Hi Would you like to share the dataset after preprocessing?
Thanks!

from dont-stop-pretraining.

kyleclo avatar kyleclo commented on June 27, 2024

@shizhediao It looks like you already requested download access to S2ORC. Are you looking for the script for converting that into the format for pretraining?

from dont-stop-pretraining.

shizhediao avatar shizhediao commented on June 27, 2024

@shizhediao It looks like you already requested download access to S2ORC. Are you looking for the script for converting that into the format for pretraining?

Hi, what does the script here mean? Does that mean the example provided at https://github.com/allenai/s2orc?

` import json
.....
if paper_id in paper_id_to_pdf_parse:
# (1) get the full pdf parse from the previously computed lookup dict
pdf_parse = paper_id_to_pdf_parse[paper_id]
# (2) pull out fields we need from the pdf parse, including bibliography & text
bib_entries = pdf_parse['bib_entries']
paragraphs = pdf_parse['abstract'] + pdf_parse['body_text']

        # (3) loop over paragraphs, grabbing citation contexts
        for paragraph in paragraphs:
            
            # (4) loop over each inline citation in this paragraph
            for cite_span in paragraph['cite_spans']:
                
                # (5) each inline citation can be resolved to a bib entry
                cited_bib_entry = bib_entries[cite_span['ref_id']]
                
                # (6) that bib entry *may* be linked to a S2ORC paper.  if so, grab paragraph
                linked_paper_id = cited_bib_entry['link']
                if linked_paper_id:
                    citation_contexts.append({
                        'citing_paper_id': paper_id,
                        'cited_paper_id': linked_paper_id,
                        'context': paragraph['text'],
                        'citation_mention_start': cite_span['start'],
                        'citation_mention_end': cite_span['end'],
                    })

`

from dont-stop-pretraining.

shizhediao avatar shizhediao commented on June 27, 2024

@shizhediao It looks like you already requested download access to S2ORC. Are you looking for the script for converting that into the format for pretraining?

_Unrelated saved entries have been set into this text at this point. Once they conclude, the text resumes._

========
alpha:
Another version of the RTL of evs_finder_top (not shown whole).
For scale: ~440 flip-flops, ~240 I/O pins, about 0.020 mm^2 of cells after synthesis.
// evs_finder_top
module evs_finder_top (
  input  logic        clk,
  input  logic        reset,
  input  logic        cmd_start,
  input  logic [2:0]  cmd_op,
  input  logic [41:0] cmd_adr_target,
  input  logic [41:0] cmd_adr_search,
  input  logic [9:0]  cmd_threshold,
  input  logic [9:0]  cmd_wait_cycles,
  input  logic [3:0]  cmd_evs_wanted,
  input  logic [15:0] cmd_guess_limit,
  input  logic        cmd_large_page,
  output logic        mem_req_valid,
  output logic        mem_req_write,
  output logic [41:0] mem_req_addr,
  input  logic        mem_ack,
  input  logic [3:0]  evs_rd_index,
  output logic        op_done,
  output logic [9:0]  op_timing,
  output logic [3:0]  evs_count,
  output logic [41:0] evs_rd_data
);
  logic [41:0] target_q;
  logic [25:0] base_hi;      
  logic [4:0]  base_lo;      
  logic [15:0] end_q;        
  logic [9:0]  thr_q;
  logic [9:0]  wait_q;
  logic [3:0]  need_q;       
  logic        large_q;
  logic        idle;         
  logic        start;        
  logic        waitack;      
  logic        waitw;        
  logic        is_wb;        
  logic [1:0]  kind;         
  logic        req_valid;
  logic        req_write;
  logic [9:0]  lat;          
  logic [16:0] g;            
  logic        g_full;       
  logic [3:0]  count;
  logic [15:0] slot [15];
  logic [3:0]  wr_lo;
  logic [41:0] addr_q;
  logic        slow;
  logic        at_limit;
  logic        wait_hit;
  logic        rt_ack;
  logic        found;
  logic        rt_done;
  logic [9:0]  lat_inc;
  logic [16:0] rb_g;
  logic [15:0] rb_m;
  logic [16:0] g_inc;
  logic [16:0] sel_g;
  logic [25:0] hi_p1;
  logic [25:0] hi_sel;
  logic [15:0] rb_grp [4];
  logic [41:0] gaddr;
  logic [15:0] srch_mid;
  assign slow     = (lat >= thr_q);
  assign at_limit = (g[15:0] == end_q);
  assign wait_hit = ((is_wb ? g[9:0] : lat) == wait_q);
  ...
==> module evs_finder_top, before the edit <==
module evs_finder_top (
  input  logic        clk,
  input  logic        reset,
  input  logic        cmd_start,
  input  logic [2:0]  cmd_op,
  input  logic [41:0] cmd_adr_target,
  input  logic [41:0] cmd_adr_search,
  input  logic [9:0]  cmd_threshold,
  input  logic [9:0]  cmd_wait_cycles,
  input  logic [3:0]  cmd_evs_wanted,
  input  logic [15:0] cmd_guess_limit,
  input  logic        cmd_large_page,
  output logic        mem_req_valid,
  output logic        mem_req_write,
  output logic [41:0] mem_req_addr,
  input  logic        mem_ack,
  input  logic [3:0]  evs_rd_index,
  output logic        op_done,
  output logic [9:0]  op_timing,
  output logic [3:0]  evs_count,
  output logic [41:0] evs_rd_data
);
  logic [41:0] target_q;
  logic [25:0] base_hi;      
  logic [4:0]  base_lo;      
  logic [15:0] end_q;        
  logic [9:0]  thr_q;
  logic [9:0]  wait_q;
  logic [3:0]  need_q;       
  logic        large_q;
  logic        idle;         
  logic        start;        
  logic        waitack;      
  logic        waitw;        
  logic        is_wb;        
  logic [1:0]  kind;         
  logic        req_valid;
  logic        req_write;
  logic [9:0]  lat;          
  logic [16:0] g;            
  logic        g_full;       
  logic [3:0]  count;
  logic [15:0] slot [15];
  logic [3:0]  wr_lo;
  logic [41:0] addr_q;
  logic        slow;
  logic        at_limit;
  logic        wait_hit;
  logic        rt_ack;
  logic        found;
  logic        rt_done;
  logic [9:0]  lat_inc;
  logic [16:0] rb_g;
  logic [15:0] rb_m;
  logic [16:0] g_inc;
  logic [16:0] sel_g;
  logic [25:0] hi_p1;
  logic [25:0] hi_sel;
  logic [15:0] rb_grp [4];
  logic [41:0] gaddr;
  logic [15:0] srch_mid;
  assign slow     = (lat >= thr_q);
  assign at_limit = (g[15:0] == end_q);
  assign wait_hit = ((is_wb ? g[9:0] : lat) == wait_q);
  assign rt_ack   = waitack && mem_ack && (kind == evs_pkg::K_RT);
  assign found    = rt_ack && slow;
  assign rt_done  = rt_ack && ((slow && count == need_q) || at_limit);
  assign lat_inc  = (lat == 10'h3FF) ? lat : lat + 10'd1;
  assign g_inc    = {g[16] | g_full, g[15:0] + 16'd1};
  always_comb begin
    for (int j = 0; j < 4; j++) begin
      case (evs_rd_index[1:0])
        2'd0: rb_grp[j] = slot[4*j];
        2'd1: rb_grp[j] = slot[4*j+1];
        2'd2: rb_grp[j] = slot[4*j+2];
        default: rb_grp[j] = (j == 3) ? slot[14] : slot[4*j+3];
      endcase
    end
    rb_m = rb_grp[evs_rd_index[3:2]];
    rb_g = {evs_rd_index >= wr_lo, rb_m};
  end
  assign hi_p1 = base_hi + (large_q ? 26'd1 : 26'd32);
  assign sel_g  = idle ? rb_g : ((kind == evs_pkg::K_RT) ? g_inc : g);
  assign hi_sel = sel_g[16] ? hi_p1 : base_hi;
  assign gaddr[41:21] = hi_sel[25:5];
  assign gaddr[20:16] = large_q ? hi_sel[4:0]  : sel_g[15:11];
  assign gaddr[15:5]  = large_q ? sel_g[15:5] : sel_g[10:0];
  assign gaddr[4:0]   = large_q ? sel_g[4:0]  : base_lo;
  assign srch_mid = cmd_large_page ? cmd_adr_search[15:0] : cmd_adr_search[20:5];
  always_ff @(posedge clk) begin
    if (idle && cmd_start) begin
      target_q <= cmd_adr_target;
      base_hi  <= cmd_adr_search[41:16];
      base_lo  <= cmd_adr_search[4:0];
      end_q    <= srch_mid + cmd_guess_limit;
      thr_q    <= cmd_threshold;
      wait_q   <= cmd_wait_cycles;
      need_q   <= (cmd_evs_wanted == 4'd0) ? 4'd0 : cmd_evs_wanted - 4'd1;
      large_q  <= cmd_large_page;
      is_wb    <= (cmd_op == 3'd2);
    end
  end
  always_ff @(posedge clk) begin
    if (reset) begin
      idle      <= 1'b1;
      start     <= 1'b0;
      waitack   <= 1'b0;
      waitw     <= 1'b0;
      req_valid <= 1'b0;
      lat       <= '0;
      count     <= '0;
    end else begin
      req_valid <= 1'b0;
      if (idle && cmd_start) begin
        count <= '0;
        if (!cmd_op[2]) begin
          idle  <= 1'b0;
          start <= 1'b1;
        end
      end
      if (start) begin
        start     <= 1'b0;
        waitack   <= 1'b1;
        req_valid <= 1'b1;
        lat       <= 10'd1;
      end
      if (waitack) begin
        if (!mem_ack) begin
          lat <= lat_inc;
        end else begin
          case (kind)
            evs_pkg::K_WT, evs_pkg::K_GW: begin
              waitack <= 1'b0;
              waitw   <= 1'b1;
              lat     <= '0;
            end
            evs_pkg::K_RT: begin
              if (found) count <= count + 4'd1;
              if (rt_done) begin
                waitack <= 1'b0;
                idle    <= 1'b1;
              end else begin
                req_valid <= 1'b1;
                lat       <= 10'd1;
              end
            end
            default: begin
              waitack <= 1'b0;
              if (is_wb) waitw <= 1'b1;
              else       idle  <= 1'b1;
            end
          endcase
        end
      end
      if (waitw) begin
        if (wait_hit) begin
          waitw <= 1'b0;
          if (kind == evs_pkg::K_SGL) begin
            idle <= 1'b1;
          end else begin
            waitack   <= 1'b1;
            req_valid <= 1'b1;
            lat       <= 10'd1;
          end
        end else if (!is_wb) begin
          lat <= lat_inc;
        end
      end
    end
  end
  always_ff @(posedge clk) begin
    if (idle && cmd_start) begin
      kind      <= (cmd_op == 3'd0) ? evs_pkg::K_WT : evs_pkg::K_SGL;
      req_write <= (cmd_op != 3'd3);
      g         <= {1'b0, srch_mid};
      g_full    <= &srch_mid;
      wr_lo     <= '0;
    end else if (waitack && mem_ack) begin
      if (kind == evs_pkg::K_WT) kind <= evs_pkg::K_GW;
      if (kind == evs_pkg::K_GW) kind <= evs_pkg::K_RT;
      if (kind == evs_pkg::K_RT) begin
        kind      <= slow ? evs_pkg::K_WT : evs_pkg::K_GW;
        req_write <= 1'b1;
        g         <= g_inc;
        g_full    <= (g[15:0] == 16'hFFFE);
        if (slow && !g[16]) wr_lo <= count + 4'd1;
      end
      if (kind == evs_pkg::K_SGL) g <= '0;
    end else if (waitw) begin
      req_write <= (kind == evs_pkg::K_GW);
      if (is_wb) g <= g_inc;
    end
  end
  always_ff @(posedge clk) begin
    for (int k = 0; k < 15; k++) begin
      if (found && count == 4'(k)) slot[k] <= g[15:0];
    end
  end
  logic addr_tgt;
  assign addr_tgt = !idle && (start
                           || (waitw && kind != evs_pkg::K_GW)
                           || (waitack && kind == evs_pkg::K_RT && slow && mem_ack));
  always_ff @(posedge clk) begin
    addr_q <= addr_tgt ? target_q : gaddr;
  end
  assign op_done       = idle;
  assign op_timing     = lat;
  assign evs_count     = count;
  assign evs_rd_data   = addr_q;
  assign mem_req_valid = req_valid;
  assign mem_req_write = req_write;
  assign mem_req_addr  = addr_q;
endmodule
This is an optimization exercise on Yosys and OpenROAD, whose aim is small area and a short achievable clock period, not a production implementation. At most, simulation tests tie the RTL to the original design; equivalence was not proved. Power figures rest on the tool's default switching activity, not on a simulated workload.

Design wallace_mul, start of the top module:
module wallace_mul
(
    input  logic                          clk,
    input  logic                          arst_n,
    input  logic                          in_valid,
    input  logic [mul_pkg::OPERAND_W-1:0] a,
    input  logic [mul_pkg::OPERAND_W-1:0] b,
    output logic                          out_valid,
    output logic [mul_pkg::PRODUCT_W-1:0] product
);
Settings: LEC_CHECK=0, ABC_AREA=1, CAP_MARGIN=20, CORE_MARGIN=2, CORE_UTILIZATION=40, SETUP_SLACK_MARGIN=2.5, SLEW_MARGIN=20, SYNTH_HIERARCHICAL=1; clock period 5.7 ns.
standard.sh (not shown) runs the stock make flow with config.mk's settings and CLKGATE_MAP_FILE= SYNTH_SCRIPT=/design/flow/synth_recipe.tcl, a recipe that flattens the netlist after the stock synthesis.
==> flow/flow/run.sh <==
#!/bin/bash
set -e
export BUFFER_PORTS_ARGS="-buffer_cell sky130_fd_sc_hd__buf_4"
bash standard.sh > standard.log 2>&1
Next try:
==> flow/run.sh (new file) <==
#!/bin/bash
# synth_recipe.tcl (not shown) runs the flow's synth.tcl, then flattens the netlist and writes it again
# the make line also repeats each setting of config.mk as NAME=value (left out here)
make -C /OpenROAD-flow-scripts/flow DESIGN_CONFIG=/design/flow/config.mk WORK_HOME=/design/flow/orfs CLKGATE_MAP_FILE= SYNTH_SCRIPT=/design/flow/synth_recipe.tcl finish
removed: flow/flow/run.sh
removed: flow/standard.sh
Result: First-iteration DRC count came out higher by 8.6%; flip-flop and latch count stays the same; power came out higher by 0.69%; synthesized cell count stays the same; count of clock-buffer cells in the layout came out higher by 2.
Next try:
- SLEW_MARGIN: 20 -> 80
Effect: Global-route usage rose by 0.45 points. Maximum frequency went up slightly. Wire length came out lower slightly. Power went up slightly. Design area went up by a few percent. Sequential power is about the same. Worst hold slack gains 4.6 ps.
No functional check of the RTL was part of any run of this note.

========
== run A ==
wallace_mul, a different RTL version from the one above (not shown whole).
Size in the first run: about 570 flip-flops, ~130 I/O pins, ~35,000 um2 of cells after synthesis.
clock: 5.7 ns
lec_check: 0
abc_area: 1
cap_margin: 20
core_margin: 2
core_utilization: 55
setup_slack_margin: 3.4
slew_margin: 20
synth_hierarchical: 1
==> flow/flow/run.sh <==
#!/bin/bash
set -e
export BUFFER_PORTS_ARGS="-buffer_cell sky130_fd_sc_hd__buf_2"
bash standard.sh > standard.log 2>&1
[inputs] run B vs run A
- changing CORE_UTILIZATION from 55 to 40
- changing SETUP_SLACK_MARGIN from 3.4 to 3.1
==> flow/flow/run.sh <==
#!/bin/bash
set -e
export BUFFER_PORTS_ARGS="-buffer_cell sky130_fd_sc_hd__buf_4"
bash standard.sh > standard.log 2>&1
==> comparison <==
The run showing the smaller met3 capacity usage during global routing is run B. Of run A and run B, the higher internal cell power belongs to run A. Higher clock tree buffer count of the final layout goes to run A over run B. Compared to run A, run B has final worst slack 0.15 ns lower. Run B | stages: all done | timing, DRC, antenna: all pass. Highest cell delay on the worst timing path ended up 0.11 ns higher on run B than on run A. Relative to run A, the final cell area reported for run B is lower. Comparing run A and run B, the higher iteration-0 DRC count of the detailed router was measured on run A. Number of antenna-violating nets in the routed design came out exactly the same in run A and run B. In the reports for run A and run B, the larger number of nets in the final layout belongs to run A. Sort run A and run B by number of antenna violations at the first check in global routing desc -> top: run B. Taking run A as the reference point, the via count of the routed design of run B falls by about 3.7%.
Input changes introduced in run C (baseline for comparison: run B):
- CORE_UTILIZATION changed from 40 to 65
==> flow/flow/run.sh <==
#!/bin/bash
set -e
export BUFFER_PORTS_ARGS="-buffer_cell sky130_fd_sc_hd__buf_2"
bash standard.sh > standard.log 2>&1
## What came out
Run C finished every step from synthesis to the final layout, and the layout passed the timing, design-rule and antenna checks. Between run C and run B, the net total in the final layout does not differ in any meaningful way. Run C ends up with a share of total power consumed by net switching that is 0.95 points higher than in run B. ~same data required time at the worst endpoint in run B and run C. Area growth from synthesis to layout, run B and run C: higher on run B. Run C has count of clock buffers in the final design below what run B had. On total power density per cell area: between run B and run C, it ends up lower for run B. Going from run B to run C, via count of the first global-routing pass increased by 6.2% relative to the old numbers, power increased by 3.0% relative to the old numbers.
--- input diff run C..run D ---
- CORE_UTILIZATION: 65 -> 55
Results
The sequential share of layout area on run D is in line with that on run C.
Routed wire in run D totals more than in run C.
[compare] base=run C new=run D: fmax has increased; clock buffer count in the final layout now larger.

[what the ideal ports hide]
The results above use ideal ports. As a check the final layouts listed here were re-extracted and re-timed, cells and wires unchanged. Step 1 assumes that a clkbuf_16 drives the clock port and a buf_2 every other input. Step 2 adds t to the input delays and takes it off the output delays; t is the mean of the earliest and latest rising clock arrival at the registers after step 1. Input paths then give back, and output paths get back, about the clock's delay inside the block. Slacks: ideal / step 1 / step 2; pairs: ideal / step 1.
run	shift t [ns]	slack for setup (ns)	slew at the worst register clock pin (ns)	pins driven straight from the clock port
the first run of note 1	0.717	2.513 / 2.547 / 1.830	0.07 / 0.07	1
the second run of note 1	0.703	2.481 / 2.526 / 1.823	0.07 / 0.07	1
the third run of note 1	0.705	2.506 / 2.524 / 1.819	0.07 / 0.07	1
run A	0.673	3.257 / 3.257 / 3.257	0.07 / 0.07	1
run B	0.677	3.105 / 3.105 / 3.105	0.06 / 0.06	1
run C	0.690	3.043 / 3.043 / 3.043	0.07 / 0.07	1
run D	0.676	3.090 / 3.090 / 3.090	0.07 / 0.07	1
After both steps setup and hold are still met in every run listed. The setup slack of the third run of note 1, which loses most, moves by +0.018 ns with the drivers and by -0.687 ns with both steps.
This design comes from an exercise in tuning for small area and a short achievable clock period on the open sky130 flow, not from production work. Where RTL was checked, it was by simulation tests only, not by an equivalence proof against the original. Only the layout flow was run in runs 2 and 3; the RTL was not checked for function there. Power is estimated from default activity; no workload was simulated.

## flow/design.v (module list and top-level ports; edited modules follow where they fit)
// module fmultiplier: 1391 lines
// module fmul_fa: 10 lines
// module fmul_ha: 9 lines
module fmultiplier (
  input  logic        clk,
  input  logic        reset_n,
  input  logic [31:0] A,
  input  logic [31:0] B,
  output logic [31:0] result,
  output logic        exception
);
  // ...
==> flow/flow/run.sh <==
#!/bin/bash
# Own layout flow: the standard layout (standard.sh), with the synthesis
# script changed by flow/mksynth.sh (the design's full/half-adder modules mapped
# onto the library's adder cells; no early abc -fast) and with Yosys's own
# full-adder extraction off (ADDER_MAP_FILE empty), since the design's adders
# are already cells. Extra make variables, if any, come from flow/make_args.
# Registers, their names and all steps after synthesis are the standard flow's.
set -euo pipefail
W=$PWD
bash flow/mksynth.sh "$W/synth_recipe.tcl" "$W" > flow_mksynth.log 2>&1
sed -e "s#$W/synth_recipe.tcl#$W/flow_synth.tcl#" standard.sh > flow_standard.sh
grep -q flow_synth.tcl flow_standard.sh
args=(ADDER_MAP_FILE=)
if [[ -f flow/make_args ]]; then
  while read -r a; do [[ -n "$a" ]] && args+=("$a"); done < flow/make_args
fi
echo "make args: ${args[*]}" > flow_make.log
bash flow_standard.sh "${args[@]}" finish >> flow_make.log 2>&1
==> flow/flow/make_args <==
BUFFER_PORTS_ARGS=-buffer_cell sky130_fd_sc_hd__buf_4
==> flow/flow/mksynth.sh <==
#!/bin/bash
# usage: mksynth.sh FLOW_SYNTH_TCL OUTDIR
# Writes OUTDIR/flow_synth.tcl and OUTDIR/flow_synth_core.tcl: the standard flow's synthesis
# script (ORFS synthesis without fsm/share, then flatten and rename) with two
# changes: each fmul_fa / fmul_ha instance of the design becomes the library's
# full / half adder cell (the modules have the cells' pin names and functions),
# and Yosys's synth runs without its early "abc -fast" pass.
set -euo pipefail
src=$1; out=$2
core=$out/flow_synth_core.tcl
awk -v fa="${FA_CELL:-sky130_fd_sc_hd__fa_1}" '
  { print }
  /^hierarchy -check -top \$::env\(DESIGN_NAME\)$/ && !done {
    print "# map the design'"'"'s full-adder modules onto the library cell"
    print "chtype -map fmul_fa " fa
    print "chtype -map fmul_ha sky130_fd_sc_hd__ha_1"
    print "read_liberty -overwrite -setattr liberty_cell -lib {*}$::env(LIB_FILES)"
    print "hierarchy -check -top $::env(DESIGN_NAME)"
    done = 1
  }' "$FLOW_HOME/scripts/synth.tcl" > "$core"
grep -q "chtype -map fmul_fa" "$core"
sed -e 's/yosys synth -nofsm -noshare /yosys synth -nofsm -noshare -noabc /' \
    -e "s#source \$::env(SCRIPTS_DIR)/synth.tcl#source $core#" "$src" > "$out/flow_synth.tcl"
grep -q -- "-noabc" "$out/flow_synth.tcl"
grep -q "$core" "$out/flow_synth.tcl"
==> flow/standard.sh <==
#!/bin/bash
# synth_recipe.tcl (not shown) runs the flow's synth.tcl, then flattens the netlist and writes it again
# the make line also repeats each setting of config.mk as NAME=value (left out here)
make -C /OpenROAD-flow-scripts/flow DESIGN_CONFIG=/design/flow/config.mk WORK_HOME=/design/flow/orfs CLKGATE_MAP_FILE= SYNTH_SCRIPT=/design/flow/synth_recipe.tcl "${@:-finish}"
==> flow/config.mk <==
export PLATFORM = sky130hd
export DESIGN_NAME = fmultiplier
export DESIGN_NICKNAME = fmultiplier
export VERILOG_FILES = /design/flow/design.v
export SDC_FILE = /design/flow/constraint.sdc
export NUM_CORES = 4
export LEC_CHECK = 0
export CAP_MARGIN = 20
export CORE_MARGIN = 2
export CORE_UTILIZATION = 65
export CTS_BUF_LIST = sky130_fd_sc_hd__clkbuf_4 sky130_fd_sc_hd__clkbuf_8
export PLACE_DENSITY = 0.75
export SETUP_SLACK_MARGIN = 4.5
export SLEW_MARGIN = 20
==> flow/constraint.sdc <==
create_clock -name core_clock -period 10.0 [get_ports {clk}]
set_input_delay 2.0000 -clock core_clock [delete_from_list [all_inputs] [get_ports {clk}]]
set_output_delay 2.0000 -clock core_clock [all_outputs]
set_load 0.01 [all_outputs]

If so, actually, I have checked this example. And I try to filter the dataset into pretraining corpus by adding conditions:

if not ("Medicine" in metadata_dict['mag_field_of_study'] and "Biology" in metadata_dict['mag_field_of_study']):
continue
if metadata_dict["has_pdf_parse"] == False:
continue
if metadata_dict["has_pdf_parse"] == True and metadata_dict["has_pdf_parsed_body_text"] ==False:
continue

Am I correct?

from dont-stop-pretraining.

kyleclo avatar kyleclo commented on June 27, 2024

That's right. And if you wanted the computer science subset, you can switch the mag_field_of_study tag to "Computer Science".

As for the has_pdf_parsed_body_text tag, I think it's fine to include papers that don't have body text as long as they also have abstracts.

from dont-stop-pretraining.

shizhediao avatar shizhediao commented on June 27, 2024

That's right. And if you wanted the computer science subset, you can switch the mag_field_of_study tag to "Computer Science".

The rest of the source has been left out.